说起来,美国是恐怖文化的“轴心国”。而在《魔鬼秀》一书中,作者将美国人这种奇怪嗜好,追溯到了上世纪初。当时,在民间的游艺场所中,最能招徕围观人群的,就是一些侏儒、“野人”搞的表演,尤其是“活死尸”。但是,书中仍强调,恐怖的流行,在美国,则是上世纪30年代经济大萧条后。经济危机使大批生活恶化的民众涌进了电影院,魔鬼电影既是舒缓的途径,也是时代不安气氛的反映。《德古拉》、《科学怪人》、《化身博士》……就是这时候出现的。二战后,战争创伤进一步加剧了民众的恐怖心理,人们对高科技发展失控的隐忧,对社会状况的不满,使魔鬼电影、恐怖电影大行其道。显然大规模的社会恐慌,是一种现代症候;而对颓废、怪诞、恐怖的迷恋则完全是一种现代心理。卡里加利博士、科学怪人、化身博士、畸形人、狼人、金刚……这些《魔鬼秀》中提到的西方恐怖电影形象,让西方人既怕又爱。他们既是战后破碎形象的扭曲反映,又是矛盾的现代心理的化身。从恐怖电影中,从那些超常的魔鬼身上,人们同时看到了自身的无能为力,和对这种无能为力的好奇心。正如好莱坞鬼材导演蒂姆·伯顿对《魔鬼秀》作者所说的,“在我们生活的现代,神话故事中蕴含的观念已经在一定程度上失落了。人们认为神话故事就是讲给儿童的,但实际上,神话故事是那些我们对控制不了的抽象事物的真正比喻和象征,那些我们想要控制的事情,比如生和死。恐怖的事物将帮助我们处理这样的事情。”

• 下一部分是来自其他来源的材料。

**src/rtl/act_feeder.sv**
```systemverilog
// Activation loader ahead of the SHIFT skew buffer: issues sequential buffer
// reads, packs SRAM words into WIDTH-lane rows, and tags the tile's last row.
module act_feeder #(
    parameter int DATA_WIDTH = 8,
    parameter int WIDTH      = 32,
    parameter int SRAM_WIDTH = 128,
    parameter int ADDR_WIDTH = 16,
    parameter int NUM_WIDTH  = 16,
    parameter int MAX_OUT    = 4
) (
    input  logic                        clk,
    input  logic                        rst_n,
    input  logic                        Rst,
    input  logic                        cfg_vld,
    output logic                        cfg_rdy,
    input  logic [ADDR_WIDTH-1:0]       cfg_base_addr,
    input  logic [NUM_WIDTH-1:0]        cfg_num,
    output logic [ADDR_WIDTH-1:0]       rdaddr,
    output logic                        rdaddr_vld,
    input  logic                        rdaddr_rdy,
    input  logic [SRAM_WIDTH-1:0]       rddat,
    input  logic                        rddat_vld,
    output logic                        rddat_rdy,
    output logic [WIDTH*DATA_WIDTH-1:0] feed_dout,
    output logic                        feed_dout_vld,
    output logic                        feed_dout_last,
    input  logic                        feed_dout_rdy,
    output logic                        busy
);

    localparam int ROW_W  = WIDTH * DATA_WIDTH;
    localparam int WPR    = ROW_W / SRAM_WIDTH;
    localparam int WIDX_W = (WPR > 1) ? $clog2(WPR) : 1;
    localparam int CNT_W  = NUM_WIDTH + $clog2(WPR);
    localparam int OUT_W  = $clog2(MAX_OUT + 1);

    localparam logic [WIDX_W-1:0] W_LAST    = WIDX_W'(WPR - 1);
    localparam logic [CNT_W-1:0]  WPR_C     = CNT_W'(WPR);
    localparam logic [OUT_W-1:0]  MAX_OUT_C = OUT_W'(MAX_OUT);

    typedef enum logic [1:0] {IDLE, RUN, DONE} state_e;

    state_e                 state_q, state_d;
    logic [NUM_WIDTH-1:0]   num_q, num_d;
    logic [ADDR_WIDTH-1:0]  rdaddr_q, rdaddr_d;
    logic [CNT_W-1:0]       req_cnt_q, req_cnt_d;
    logic [OUT_W-1:0]       out_cnt_q, out_cnt_d;
    logic [WIDX_W-1:0]      w_q, w_d;
    logic [NUM_WIDTH-1:0]   row_cnt_q, row_cnt_d;
    logic [ROW_W-1:0]       dout_q, dout_d;
    logic                   dout_vld_q, dout_vld_d;
    logic                   dout_last_q, dout_last_d;
    logic [ROW_W-1:0]       pack_q;
    logic [ROW_W-1:0]       row_next;

    logic [CNT_W-1:0] total_words;
    logic             addr_hs, data_hs, pop, word_last, load;

    assign total_words = CNT_W'(num_q) * WPR_C;
    assign word_last   = (w_q == W_LAST);
    assign addr_hs     = rdaddr_vld && rdaddr_rdy;
    assign data_hs     = rddat_vld && rddat_rdy;
    assign pop         = dout_vld_q && feed_dout_rdy;
    assign load        = data_hs && word_last;

    assign cfg_rdy    = (state_q == IDLE);
    assign busy       = (state_q != IDLE);
    assign rdaddr_vld = (state_q == RUN) && (req_cnt_q < total_words) && (out_cnt_q < MAX_OUT_C);
    // The closing word of a row waits only while the previous row is still blocked.
    assign rddat_rdy  = (state_q == RUN) && !(word_last && dout_vld_q && !feed_dout_rdy);

    assign rdaddr         = rdaddr_q;
    assign feed_dout      = dout_q;
    assign feed_dout_vld  = dout_vld_q;
    assign feed_dout_last = dout_last_q;

    always_comb begin
        // NOTE: every next-state starts from its current value so no path can infer a latch.
        state_d     = state_q;
        num_d       = num_q;
        rdaddr_d    = rdaddr_q;
        req_cnt_d   = req_cnt_q;
        out_cnt_d   = out_cnt_q;
        w_d         = w_q;
        row_cnt_d   = row_cnt_q;
        dout_d      = dout_q;
        dout_vld_d  = dout_vld_q;
        dout_last_d = dout_last_q;
        row_next    = pack_q;
        row_next[ROW_W-SRAM_WIDTH +: SRAM_WIDTH] = rddat;

        case (state_q)
            IDLE: begin
                if (cfg_vld) begin
                    num_d       = cfg_num;
                    rdaddr_d    = cfg_base_addr;
                    req_cnt_d   = '0;
                    out_cnt_d   = '0;
                    w_d         = '0;
                    row_cnt_d   = '0;
                    dout_vld_d  = 1'b0;
                    dout_last_d = 1'b0;
                    state_d     = (cfg_num == '0) ? DONE : RUN;
                end
            end
            RUN: begin
                if (addr_hs) begin
                    req_cnt_d = req_cnt_q + CNT_W'(1);
                    rdaddr_d  = rdaddr_q + ADDR_WIDTH'(1);
                end
                if (addr_hs && !data_hs) out_cnt_d = out_cnt_q + OUT_W'(1);
                if (!addr_hs && data_hs) out_cnt_d = out_cnt_q - OUT_W'(1);
                if (data_hs) w_d = word_last ? '0 : w_q + WIDX_W'(1);
                if (pop) dout_vld_d = 1'b0;
                if (load) begin
                    dout_d      = row_next;
                    dout_vld_d  = 1'b1;
                    dout_last_d = (row_cnt_q == num_q - NUM_WIDTH'(1));
                    row_cnt_d   = row_cnt_q + NUM_WIDTH'(1);
                end
                if (pop && dout_last_q) state_d = DONE;
            end
            DONE:    state_d = IDLE;
            default: state_d = IDLE;
        endcase

        if (Rst) begin
            state_d     = IDLE;
            num_d       = '0;
            rdaddr_d    = '0;
            req_cnt_d   = '0;
            out_cnt_d   = '0;
            w_d         = '0;
            row_cnt_d   = '0;
            dout_d      = '0;
            dout_vld_d  = 1'b0;
            dout_last_d = 1'b0;
        end
    end

    // NOTE: sequential state uses non-blocking assignments so all registers update together.
    always_ff @(posedge clk or negedge rst_n) begin
        if (!rst_n) begin
            state_q     <= IDLE;
            num_q       <= '0;
            rdaddr_q    <= '0;
            req_cnt_q   <= '0;
            out_cnt_q   <= '0;
            w_q         <= '0;
            row_cnt_q   <= '0;
            dout_q      <= '0;
            dout_vld_q  <= 1'b0;
            dout_last_q <= 1'b0;
        end else begin
            state_q     <= state_d;
            num_q       <= num_d;
            rdaddr_q    <= rdaddr_d;
            req_cnt_q   <= req_cnt_d;
            out_cnt_q   <= out_cnt_d;
            w_q         <= w_d;
            row_cnt_q   <= row_cnt_d;
            dout_q      <= dout_d;
            dout_vld_q  <= dout_vld_d;
            dout_last_q <= dout_last_d;
        end
    end

    // NOTE: the packing buffer is not reset; the word index alone decides which slots are valid.
    always_ff @(posedge clk) begin
        if (data_hs && !word_last) pack_q[w_q*SRAM_WIDTH +: SRAM_WIDTH] <= rddat;
    end

endmodule

```
### src/rtl/mem_bus_arbiter_pkg.sv
// mem_bus_arbiter_pkg: shared state encoding, grant codes and bus widths for the memory arbiter
package mem_bus_arbiter_pkg;
    typedef enum logic {ST_IDLE = 1'b0, ST_ACCESS = 1'b1} state_t;
    localparam logic GNT_INSTR = 1'b0;
    localparam logic GNT_DATA  = 1'b1;
    localparam int WMASK_W = 4;
    localparam int WORD_W  = 32;
endpackage

### src/rtl/mem_arb_pick.sv
// mem_arb_pick: arbitration policy; ARB_RR_EN selects round-robin, otherwise data has fixed priority
module mem_arb_pick
    import mem_bus_arbiter_pkg::*;
(
    input  logic i_valid,
    input  logic d_valid,
    input  logic last_grant,
    output logic gnt_valid,
    output logic gnt_sel
);
    assign gnt_valid = i_valid | d_valid;
`ifdef ARB_RR_EN
    // on contention the port that did not win last time goes first
    assign gnt_sel = (i_valid && d_valid) ? ~last_grant : (d_valid ? GNT_DATA : GNT_INSTR);
`else
    logic unused_last_grant;
    assign unused_last_grant = last_grant;
    // data port always wins when it asks
    assign gnt_sel = d_valid ? GNT_DATA : GNT_INSTR;
`endif
endmodule

### src/rtl/mem_bus_arbiter.sv
// mem_bus_arbiter: shares one word RAM between fetch and load/store ports (policy set by ARB_RR_EN)
module mem_bus_arbiter
    import mem_bus_arbiter_pkg::*;
#(
    parameter int MEM_AW = 8,
    parameter int ADDR_W = 32
) (
    input  logic               clk,
    input  logic               rst_n,
    input  logic               i_req_valid,
    input  logic [ADDR_W-1:0]  i_addr,
    output logic               i_req_ready,
    output logic               i_rsp_valid,
    output logic [WORD_W-1:0]  i_rdata,
    input  logic               d_req_valid,
    input  logic [ADDR_W-1:0]  d_addr,
    input  logic [WMASK_W-1:0] d_wmask,
    input  logic [WORD_W-1:0]  d_wdata,
    output logic               d_req_ready,
    output logic               d_rsp_valid,
    output logic [WORD_W-1:0]  d_rdata,
    output logic [MEM_AW-1:0]  mem_addr,
    output logic               mem_rd,
    output logic [WMASK_W-1:0] mem_wmask,
    output logic [WORD_W-1:0]  mem_wdata,
    input  logic [WORD_W-1:0]  mem_rdata
);
    state_t state, next_state;
    logic last_grant, acc_rd, gnt_valid, gnt_sel, hs;
    logic [WORD_W-1:0] i_rdata_q, d_rdata_q;
    logic unused_addr_bits;

    assign unused_addr_bits = ^{i_addr[ADDR_W-1:MEM_AW+2], i_addr[1:0], d_addr[ADDR_W-1:MEM_AW+2], d_addr[1:0]};

    mem_arb_pick u_pick (
        .i_valid    (i_req_valid),
        .d_valid    (d_req_valid),
        .last_grant (last_grant),
        .gnt_valid  (gnt_valid),
        .gnt_sel    (gnt_sel)
    );

    // handshake in IDLE drives the RAM directly; ACCESS always falls back to IDLE
    always_comb begin
        next_state  = state;
        hs          = 1'b0;
        i_req_ready = 1'b0;
        d_req_ready = 1'b0;
        mem_addr    = '0;
        mem_rd      = 1'b0;
        mem_wmask   = '0;
        mem_wdata   = '0;
        if (state == ST_IDLE && gnt_valid) begin
            hs          = 1'b1;
            next_state  = ST_ACCESS;
            i_req_ready = gnt_sel == GNT_INSTR;
            d_req_ready = gnt_sel == GNT_DATA;
            mem_addr    = gnt_sel == GNT_DATA ? d_addr[MEM_AW+1:2] : i_addr[MEM_AW+1:2];
            mem_rd      = gnt_sel == GNT_INSTR || d_wmask == '0;
            mem_wmask   = gnt_sel == GNT_DATA ? d_wmask : '0;
            mem_wdata   = gnt_sel == GNT_DATA ? d_wdata : '0;
        end else if (state == ST_ACCESS) begin
            next_state = ST_IDLE;
        end
    end

    assign i_rsp_valid = state == ST_ACCESS && last_grant == GNT_INSTR;
    assign d_rsp_valid = state == ST_ACCESS && last_grant == GNT_DATA;
    // read data is forwarded during the response cycle and held afterwards
    assign i_rdata = (i_rsp_valid && acc_rd) ? mem_rdata : i_rdata_q;
    assign d_rdata = (d_rsp_valid && acc_rd) ? mem_rdata : d_rdata_q;

    // state, grant record and held read data
    always_ff @(posedge clk or negedge rst_n) begin
        if (!rst_n) begin
            state      <= ST_IDLE;
            last_grant <= GNT_INSTR;
            acc_rd     <= 1'b0;
            i_rdata_q  <= '0;
            d_rdata_q  <= '0;
        end else begin
            state <= next_state;
            if (hs) begin
                last_grant <= gnt_sel;
                acc_rd     <= mem_rd;
            end
            if (i_rsp_valid && acc_rd) i_rdata_q <= mem_rdata;
            if (d_rsp_valid && acc_rd) d_rdata_q <= mem_rdata;
        end
    end
endmodule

据说,中国的电影人,对恐怖电影产业也跃跃欲试。那我倒要劝劝他们看看这部《魔鬼秀》了。正如书中告诫的,恐怖电影“要想真正受到观众的欢迎,影片中的魔鬼必须在一定程度上引起社会心理学方面的共鸣”。为了恐怖而恐怖的恐怖电影,恐怕只会让人苦笑而已。而且,苏珊·桑塔格在《论摄影》这本书里曾说过:“我发现中国人很质朴,不理解破裂斑驳的门扇的美,无序中的别致之处,奇特角度和意味深长细节的力度,废弃物中的诗意。”显然,我们的道德感排斥恐怖片,因为恐怖片往往就是一种道德秩序的反常。这么说,拍出中国特色的恐怖电影,看来,还有很长的路要走。